Column Kees de Bakker

Algemeen
Afbeelding

Multitalent Neeltje Maria Min tekent

In september is het 53 jaar geleden dat de dichtbundel Voor wie ik liefheb wil ik heten van Neeltje Maria Min uit Bergen verscheen bij Bert Bakker/Daamen in Den Haag.

Ze was toen 22 jaar. De dichtbundel met de eerste inmiddels beroemde regels mijn moeder is mijn naam vergeten/mijn kind weet nog niet hoe ik heet/hoe moet ik mij geborgen weten? was een doorslaand succes. Zeker toen de bundel werd aangeprezen door Adriaan 'Jany' Roland Holst en Lucebert. En goed verkocht, in 1982 stond de teller al op bijna 60.000 exemplaren.

De dichteres wilde aanvankelijk debuteren onder de naam Sophie Perk omdat de naam Neeltje Maria Min zo gewoontjes was. Schreef ik in Mijn eerste boek – 30 schrijversdebuten (1983/1999). Haar oeuvre is beperkt, slechts 4 bundels waarvan de laatste Kindsbeen in 1995. Ik heb haar zien dubben en twijfelen over het schrijven van een gedicht in haar zomerhuisje in Groet op de Paardenhemel, waar ze van 1985 tot 2002 verbleef, zinnend op een gedicht en ondertussen stevig paffend. Nu blijkt dat 'Neel' nog een heel ander talent heeft dan dichten: tekenen. Behalve breien, haken, borduren en versleten ellebogen van tweedjasjes stoppen zou ze alles tegelijk hebben willen doen. 'Gelijk met de steken van de muts steken voor een gedicht opzetten. Muts af, gedicht af.

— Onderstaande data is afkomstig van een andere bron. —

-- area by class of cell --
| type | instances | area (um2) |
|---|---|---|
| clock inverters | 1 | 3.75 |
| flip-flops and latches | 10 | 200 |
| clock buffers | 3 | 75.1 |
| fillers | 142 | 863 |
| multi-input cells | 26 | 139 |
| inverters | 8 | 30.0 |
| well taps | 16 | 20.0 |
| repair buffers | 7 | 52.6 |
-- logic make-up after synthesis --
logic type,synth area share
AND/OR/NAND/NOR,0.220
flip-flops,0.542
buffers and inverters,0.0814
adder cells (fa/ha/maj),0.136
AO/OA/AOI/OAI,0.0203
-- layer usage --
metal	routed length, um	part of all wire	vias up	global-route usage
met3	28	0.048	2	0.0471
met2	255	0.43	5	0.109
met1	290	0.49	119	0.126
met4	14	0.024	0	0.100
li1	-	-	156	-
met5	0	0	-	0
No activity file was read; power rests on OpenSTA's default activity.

Was het maar zo eenvoudig,' vertelde ze aan Adriaan van Dis in de bundel met haar originele tekeningen toen eerst verschenen bij de Eerste Bergensche Boekhandel, speciale prijs € 21,75. Dit ter gelegenheid van haar 75ste verjaardag op 21 juli jl. ter begeleiding van de expositie met tekeningen in de boekhandel.

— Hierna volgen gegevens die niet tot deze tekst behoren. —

**config.mk**
```make
export PLATFORM = sky130hd
export DESIGN_NAME = bulk_out_rx
export DESIGN_NICKNAME = d
export VERILOG_FILES = /design/src/rtl/bor_pkg.sv /design/src/rtl/bor_tracker.sv /design/src/rtl/bor_ptrs.sv /design/src/rtl/bor_space.sv /design/src/rtl/bulk_out_rx.sv
export SDC_FILE = /design/constraint.sdc
export NUM_CORES = 1
export LEC_CHECK = 0
export ABC_AREA = 1
export BUFFER_PORTS_ARGS = -buffer_cell sky130_fd_sc_hd__buf_2
export CORE_AREA = 10 10 94 112
export DETAILED_ROUTE_END_ITERATION = 16
export DIE_AREA = 0 0 104 122
export PLACE_DENSITY = 0.67
export SLEW_MARGIN = 20
export SYNTH_ARGS = -nofsm -noshare
export SYNTH_HDL_FRONTEND = slang
export SYNTH_HIERARCHICAL = 1
export SYNTH_SLANG_ARGS = --single-unit
```
**constraint.sdc**
```tcl
create_clock -name clk -period 8.4 [get_ports clk]
set_input_delay 1.68 -clock clk [delete_from_list [all_inputs] [get_ports clk]]
set_output_delay 1.68 -clock clk [all_outputs]
set_load 0.005 [all_outputs]
```
**src/rtl/bor_pkg.sv**
```systemverilog
package bor_pkg;

    typedef struct packed {
        logic open;
        logic bad;
    } pkt_state_t;

    typedef enum logic [1:0] {
        PA_HOLD   = 2'd0,
        PA_COMMIT = 2'd1,
        PA_REWIND = 2'd2
    } ptr_action_t;

    function automatic logic pkt_clean(input pkt_state_t s, input logic err_now,
                                       input logic drop_now);
        return !(s.bad || err_now || drop_now);
    endfunction

endpackage

```
**src/rtl/bor_tracker.sv**
```systemverilog
module bor_tracker
    import bor_pkg::*;
(
    input  logic        clk,
    input  logic        rst,
    input  logic        sop,
    input  logic        eop,
    input  logic        err,
    input  logic        valid,
    input  logic        full,
    output logic        accept,
    output ptr_action_t act,
    output logic        open_o
);
    pkt_state_t st, st_nx;
    logic       drop_now;
    logic       finish;

    assign drop_now = st.open && valid && full && !sop;
    assign accept   = st.open && valid && !full && !sop;
    assign finish   = st.open && eop && !sop;
    assign open_o   = st.open;

    always_comb begin
        act = PA_HOLD;
        if (sop && st.open)
            act = PA_REWIND;
        else if (finish)
            act = pkt_clean(st, err, drop_now) ? PA_COMMIT : PA_REWIND;
    end

    always_comb begin
        st_nx = st;
        if (sop) begin
            st_nx.open = 1'b1;
            st_nx.bad  = 1'b0;
        end else if (finish) begin
            st_nx.open = 1'b0;
            st_nx.bad  = 1'b0;
        end else if (st.open) begin
            st_nx.bad = st.bad || err || drop_now;
        end
    end

    always_ff @(posedge clk) begin
        if (rst) st <= '0;
        else     st <= st_nx;
    end


    err_marks_bad_chk: assert property (@(posedge clk) disable iff (rst)
        (st.open && err && !eop && !sop) |=> (act != PA_COMMIT));

endmodule

```
**src/rtl/bor_ptrs.sv**
```systemverilog
module bor_ptrs
    import bor_pkg::*;
#(
    parameter int ADDR_W = 13,
    localparam int PW = ADDR_W + 1
) (
    input  logic          clk,
    input  logic          rst,
    input  logic          accept,
    input  ptr_action_t   act,
    output logic [PW-1:0] wr_ptr,
    output logic [PW-1:0] commit_ptr
);
    logic [PW-1:0] wr_step;

    assign wr_step = wr_ptr + PW'(accept);

    always_ff @(posedge clk) begin
        if (rst) begin
            wr_ptr     <= '0;
            commit_ptr <= '0;
        end else begin
            unique case (act)
                PA_COMMIT: begin
                    wr_ptr     <= wr_step;
                    commit_ptr <= wr_step;
                end
                PA_REWIND: wr_ptr <= commit_ptr;
                default:   wr_ptr <= wr_step;
            endcase
        end
    end


    wr_advance_chk: assert property (@(posedge clk) disable iff (rst)
        (act == PA_HOLD && accept) |=> (wr_ptr == $past(wr_ptr) + PW'(1)));


    commit_only_on_end_chk: assert property (@(posedge clk) disable iff (rst)
        (act != PA_COMMIT) |=> $stable(commit_ptr));


    rewind_restores_chk: assert property (@(posedge clk) disable iff (rst)
        (act == PA_REWIND) |=> (wr_ptr == commit_ptr));

endmodule

```
**src/rtl/bor_space.sv**
```systemverilog
module bor_space #(
    parameter int ADDR_W  = 13,
    parameter int MAX_PKT = 512,
    localparam int PW = ADDR_W + 1,
    localparam int DEPTH = 1 << ADDR_W
) (
    input  logic [PW-1:0] wr_ptr,
    input  logic [PW-1:0] commit_ptr,
    input  logic [PW-1:0] rd_ptr,
    output logic [PW-1:0] level,
    output logic          full,
    output logic          ready
);
    localparam logic [PW-1:0] DEPTH_P = PW'(DEPTH);
    localparam logic [PW-1:0] MAXP_P  = PW'(MAX_PKT);

    logic [PW-1:0] used;

    assign level = commit_ptr - rd_ptr;
    assign used  = wr_ptr - rd_ptr;
    assign full  = (used == DEPTH_P);
    assign ready = (DEPTH_P - level) >= MAXP_P;


    used_bound_chk: assert final (used <= DEPTH_P || $isunknown(used));

endmodule

```
**src/rtl/bulk_out_rx.sv**
```systemverilog
module bulk_out_rx
    import bor_pkg::*;
#(
    parameter int ADDR_W  = 13,
    parameter int MAX_PKT = 512,
    localparam int PW = ADDR_W + 1
) (
    input  logic              clk,
    input  logic              rst,
    input  logic              in_sop,
    input  logic              in_valid,
    input  logic [7:0]        in_data,
    input  logic              in_eop,
    input  logic              in_err,
    input  logic [PW-1:0]     rd_ptr,
    output logic              ready,
    output logic              mem_we,
    output logic [ADDR_W-1:0] mem_addr,
    output logic [7:0]        mem_wdata,
    output logic [PW-1:0]     commit_ptr,
    output logic [PW-1:0]     level
);
    localparam int DEPTH = 1 << ADDR_W;

    logic          accept;
    logic          full;
    logic          pkt_open;
    ptr_action_t   act;
    logic [PW-1:0] wr_ptr;

    bor_tracker u_trk (
        .clk    (clk),
        .rst    (rst),
        .sop    (in_sop),
        .eop    (in_eop),
        .err    (in_err),
        .valid  (in_valid),
        .full   (full),
        .accept (accept),
        .act    (act),
        .open_o (pkt_open)
    );

    bor_ptrs #(.ADDR_W(ADDR_W)) u_ptr (
        .clk        (clk),
        .rst        (rst),
        .accept     (accept),
        .act        (act),
        .wr_ptr     (wr_ptr),
        .commit_ptr (commit_ptr)
    );

    bor_space #(.ADDR_W(ADDR_W), .MAX_PKT(MAX_PKT)) u_spc (
        .wr_ptr     (wr_ptr),
        .commit_ptr (commit_ptr),
        .rd_ptr     (rd_ptr),
        .level      (level),
        .full       (full),
        .ready      (ready)
    );

    assign mem_we    = accept;
    assign mem_addr  = wr_ptr[ADDR_W-1:0];
    assign mem_wdata = in_data;


    no_write_when_full_chk: assert property (@(posedge clk) disable iff (rst)
        full |-> !mem_we);


    idle_no_write_chk: assert property (@(posedge clk) disable iff (rst)
        (!pkt_open || in_sop) |-> !mem_we);


    err_end_holds_chk: assert property (@(posedge clk) disable iff (rst)
        (pkt_open && in_eop && in_err && !in_sop) |=> $stable(commit_ptr));


    open_commit_stable_chk: assert property (@(posedge clk) disable iff (rst)
        (pkt_open && !in_eop) |=> $stable(commit_ptr));


    level_bound_chk: assert property (@(posedge clk) disable iff (rst)
        level <= PW'(DEPTH));

endmodule

```
==> Yosys cells after proc, flatten, opt, wreduce, memory -nomap -nowiden <==
Cells that the tools add are included.
{ "word_totals": {"ff_bits": 30} }
{ "classes": {"n_addsub": 4, "order_cmp": 1, "eq_ne": 3, "muxes": 8, "reduce_logical": 14} }
{ "op_table": {"columns": ["op", "n"], "rows": [
  ["14-bit subtractor", 2],
  ["14-bit by 1-bit adder with 14-bit output", 1],
  ["14-bit == test, second input constant", 1],
  ["14-bit by 10-bit >= comparator with 1-bit output, second input constant", 1],
  ["14-bit 2-to-1 mux", 1],
  ["14-bit subtractor, first input constant", 1],
  ["1-bit logical AND", 8],
  ["2-bit 2-to-1 mux", 4],
  ["1-bit 2-to-1 mux", 3],
  ["3-bit OR reduction", 1],
  ["2-bit by 1-bit == test with 1-bit output, second input constant", 1],
  ["2-bit == test, second input constant", 1],
  ["1-bit logical NOT", 2],
  ["1-bit logical OR", 2],
  ["2-bit nonzero test", 1]
]} }

==> Depth between registers and ports, before layout <==
{ "depth": {"depth_word": 10, "mapped_depth": 27, "ltp_nobuf": 26} }

==> Modules after synthesis <==
Netlist, hierarchy kept.
{ "by_module_without_submodules": {"columns": ["module", "n_inst", "cells_per_inst", "area_each_um2", "seq_area_each_um2"], "rows": [
  ["bor_space", 1, 318, 1649.1, 0.0],
  ["bor_ptrs", 1, 211, 1406.3, 560.5],
  ["bor_tracker", 1, 27, 151.4, 40.0],
  ["bulk_out_rx", 1, 8, 60.1, 0.0]
]} }

==> Worst setup path after synthesis <==
No wires, ideal clock.
{ "synth_timing": {"kind": "input port to output port", "start": "in rd_ptr[7]", "end": "out mem_we", "t_arrival_ns": 3.240, "path_slack_ns": 3.480, "cell_stages": 12, "path_buffers": 0, "path_cell_list": "inv_1 > ha_1 > nand2_1 > inv_1 > a21oi_1 > inv_1 > a21oi_1 > nand2_1 > or2_2 > nand3_1 > nor2_1 > nor3_1"} }
{ "synth_between": {"elab_chain_cells": 5} }
{ "synth_lines": {"columns": ["element", "line", "text"], "rows": [
  ["start: declaration", "bulk_out_rx.sv:15", "input logic [PW-1:0] rd_ptr,"],
  ["14-bit subtractor", "bor_space.sv:20", "assign used = wr_ptr - rd_ptr;"],
  ["14-bit == test", "bor_space.sv:21", "assign full = (used == DEPTH_P);"],
  ["named net full", "bulk_out_rx.sv:26", "logic full;"],
  ["1-bit logical NOT", "bor_tracker.sv:20", "assign accept = st.open && valid && !full && !sop;"],
  ["1-bit logical AND (2 in a row)", "bor_tracker.sv:20", null],
  ["end: declaration", "bulk_out_rx.sv:17", "output logic mem_we,"]
]} }
The timed path passes the listed nets, and every way through them passes these cells.

==> Worst setup path in the final report <==
{ "layout_timing": {"start": "in rd_ptr[1]", "end": "out mem_we"} }
The elaborated chain is that of the path after synthesis.

==> impl_metrics.json <==
{
  "regToRegSetupSlack_ns": 4.80,
  "portBuffers": 62,
  "synth.most_common_cell": "nand2_1",
  "cts_tree": "built",
  "cts.sinks": 30,
  "worst_pin_slew_ns": 0.999,
  "endpoint": "mem_we",
  "io-pin-count": 79,
  "cts_buffers": 5,
  "relSlewSlack_pct": 33.3,
  "diodes": 0,
  "max_stage_delay_ns": 0.33,
  "yosys.area.top_type": "dfxtp_1",
  "syn_area_per_cell_um2": 5.79,
  "pwr_density_cell_nw_per_um2": 112,
  "outcome": "completed",
  "max-cap-violations": 0,
  "hold_viol_final": 0,
  "grt_overflow_total": 0,
  "ys_top_cells_by_area": "dfxtp_1, nand2_1, inv_1, ha_1, nand3_1",
  "crit-reg2reg-launch": "u_ptr/wr_ptr[8]",
  "postSynthCellCount": 564,
  "ys_ff_latch": 30,
  "core_um2": 8430,
  "ys_seq_area_share_pct": 18.4,
  "num-fill-cells": 946,
  "wl_per_cell_um": 12.2,
  "cpMostUsedCell": "nand2_1",
  "clkTransAtPathRegs_ns": 0.07,
  "worstPathRequired_ns": 6.72,
  "worstSetupStartpointType": "primary input",
  "fin_crit_sh_pct": 63.4,
  "synthesis.nets": 621,
  "seq_area_um2": 601,
  "drv_slew": 0,
  "ir_drop_mv": 0.0906,
  "die_area_um2": 12700,
  "worstPathArrival_ns": 3.64,
  "path_buf_inv": 3,
  "yosys-top-cells-count": "nand2_1, inv_1, nor2_1, nand3_1, dfxtp_1",
  "dr.pass1.iters": 4,
  "setup_viol": 0,
  "clockRootBuffer": "clkbuf_8",
  "worstPathMaxFanout": 4,
  "ant_nets": 0,
  "dp_hpwl_um": 7550,
  "worstSetupEndpointType": "output port",
  "routed_wl_um": 8970,
  "clk_latency_ns": 0.28,
  "grt_pass1_wl_um": 15600,
  "ys_warn_count": 6,
  "via_per_inst": 4.71,
  "cts-htree-levels": 2,
  "die_x_um": 104,
  "syn-cell-area_um2": 3270,
  "post-cts-setup-buffer-count": 0,
  "path_depth": 16,
  "setup.worst_path.start": "rd_ptr[1]",
  "timing.setup.tns_ns": 0,
  "leakage_nw": 2.24,
  "async_flop_share_pct": 0,
  "multiInputGateArea_um2": 2150,
  "nets": 676,
  "rr_worst_depth": 20,
  "synth_edf_count": 0,
  "post-route-min-period_ns": 5.32,
  "place_congestion": 0.883,
  "vias": 3469,
  "rsz0062_at_grt": "false",
  "grt_pass1_vias": 3471,
  "rows": 37,
  "cp_slowest_cell": "ha_1",
  "fin_worst_skew_ns": 0.00252,
  "path_class": "in2out",
  "start_util_pct": 38.8,
  "synth_ff_type": "dfxtp_1",
  "worst_r2r_endpoint": "u_ptr/commit_ptr[3]",
  "hold_path.class": "reg2reg",
  "grt_use_total_pct": 14.4,
  "yosysUniqueCellTypes": 35,
  "pre_cts_slack_ns": 3.04,
  "drc": 0,
  "clockBufferDepth": 2,
  "crit_chain": "buf_2 -> inv_1 -> ha_1 -> nand2_1 -> nand2_1 -> nand2_1 -> nand2_1 -> nand2_1 -> nand2_1 -> nand2_1 -> o21ai_0 -> nand2_1 -> nand4_1 -> nor2_1 -> nor3_1 -> buf_2",
  "worst_slack_ns": 3.08,
  "synth_top_area_share_pct": 18.4,
  "chipHeight_um": 122,
  "cts-resized-gates": 0,
  "antenna_found_initial": 0,
  "area_delta_synth_final_pct": 13.6,
  "drive_above_1_share_pct": 15.2,
  "grt_max_degree": 27,
  "critPathTopFamily": "simple AND/OR/NAND/NOR gates",
  "fmaxAchievable_mhz": 188,
  "drt_iter0_drc": 191,
  "holdBufCountCts": 0
}
[through the flow]
step	power, mW	cell area, um2	std cells	hold WS (ns)	util [%]
2_1_floorplan	0.260	3270	564	0.534	-
3_3_place_gp	0.295	3620	729	0.544	43.0
3_5_place_dp	0.298	3620	729	0.573	43.0
4_1_cts	0.420	3710	737	0.590	44.0
5_1_grt	0.449	3710	737	0.624	44.0
6_report	0.416	3710	737	0.590	44.0
[layout by cell type, fill, tap and decap left out, drive strengths merged, types with 2 or more instances in the layout]
master  instances
nand3b          3
ha             28
xor2           10
nand3          54
clkbuf          7
buf            62
nand4           7
o21ai          21
nand2         170
a21oi          20
nor2           72
clkinv          2
xnor2           8
o211ai          2
nor3            4
dfxtp          30
or2             3
inv           108
o21bai          3
[how the worst min path moves through the flow]
stage	start	to	cells past startpoint
floorplan	u_trk/st[0]	u_trk/st[0]	4
global placement	u_ptr/commit_ptr[0]	u_ptr/wr_ptr[0]	2
detailed placement	u_trk/st[0]	u_trk/st[0]	4
CTS	u_trk/st[0]	u_trk/st[0]	4
global route	u_ptr/commit_ptr[0]	u_ptr/wr_ptr[0]	2
finish	u_ptr/commit_ptr[0]	u_ptr/wr_ptr[0]	2
[cell families (layout without fill, tap and decap cells)]
group	count (synthesis)	in the layout	synth area share, %
buffers and inverters	123	179	15.7
adders and majority gates	29	29	11.3
AOI/OAI and AO/OA	50	50	8.43
xor gates and xnor gates	18	18	4.83
DFF	30	30	18.4
and+or+nand+nor	314	314	41.3
[routing by layer]
layer / up-vias / global-route usage, % / wire length (um)
li1: 1854 / - / -
met1: 1537 / 16.0 / 3790
met2: 67 / 27.0 / 4530
met3: 11 / 2.91 / 515
met4: 0 / 4.70 / 129
met5: - / 0 / 0
[cell type report]
class / count / share of cell area [%]
multi-input combinational: 411 / 58.0
inverter: 109 / 11.0
sequential: 30 / 16.2
clock inverter: 1 / 0.135
tap: 117 / 3.94
clock buffer: 7 / 2.33
timing repair buffer: 62 / 8.36
[sequential cells by signal (all words and copies together) (netlist names)]
| register | flops |
|---|---|
| u_ptr/commit_ptr | 14 |
| u_ptr/wr_ptr | 14 |
| u_trk/open_o | 1 |
| u_trk/st | 1 |
[worst min-delay path, cell delays in order, from the launching register on]
cell and delay (ns):
dfxtp_1 0.34, o21ai_0 0.16, nor2_1 0.05
[where the power goes]
part | switching, mW | total (mW) | leakage, nW | internal, mW
Combinational | 0.0819 | 0.135 | 1.95 | 0.0532
Sequential | 0.0101 | 0.159 | 0.244 | 0.149
Clock | 0.0560 | 0.122 | 0.0482 | 0.0660
Total | 0.148 | 0.416 | 2.24 | 0.268
Power figures use the tool's default switching activity.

Thomas Swinkels en Karien Hilbers van de EBB hebben er een werkelijk prachtig en stevig genaaid boek van gemaakt, gedrukt door SpringerUit Drukwerk in Schoorl, onderdeel van Scorlewald en vormgegeven door Bureau Groet uit Bergen. De tekeningen zijn heel uiteenlopend van stijl, de afgebeelde 'mensen' zijn voorzien van een langvormige snavel, soms schaatsend, relaxend of met zonnehoedje.

Een tekening lijkt geïnspireerd door Brecht, de vroeg gestorven zoon van Lucebert. Ook een mijmerend zelfportret naast een gesluierde vrouw, portretten van kinderen, maar 'de snavelaars' overheersen met name aan het begin van het boek. Adriaan van Dis over de tekeningen van het multi-talent in zijn voorwoord: 'Elke toeschouwer mag verhalen maken bij wat hij ziet. Zoveel ruimte geeft de tekenaar. Schoolpleingedrag herken ik. Huiselijke scènes. Er wordt gebaard. Bruintje Beer grappig getekend. En toch doet die vertedering pijn. Om het verloren vroeger? Het roest in het papier (uit de periode 1957-1977 – kdb)? Of is het de titel die ze haar bundeling tekeningen meegaf? toen eerst. Plat Bergens voor: niet heel lang, maar zeker niet kort geleden. Een beetje duinkonijn bediende zich vroeger van dat dialect.'

Hoe inspirerend het witte huisje op de Paardenhemel moet zijn geweest blijkt uit het feit dat ze in die periode haar laatste bundel Kindsbeen publiceerde bij De Bezige Bij in 1995, vruchtbare grond, en nu verrassend een boek met zeer originele tekeningen.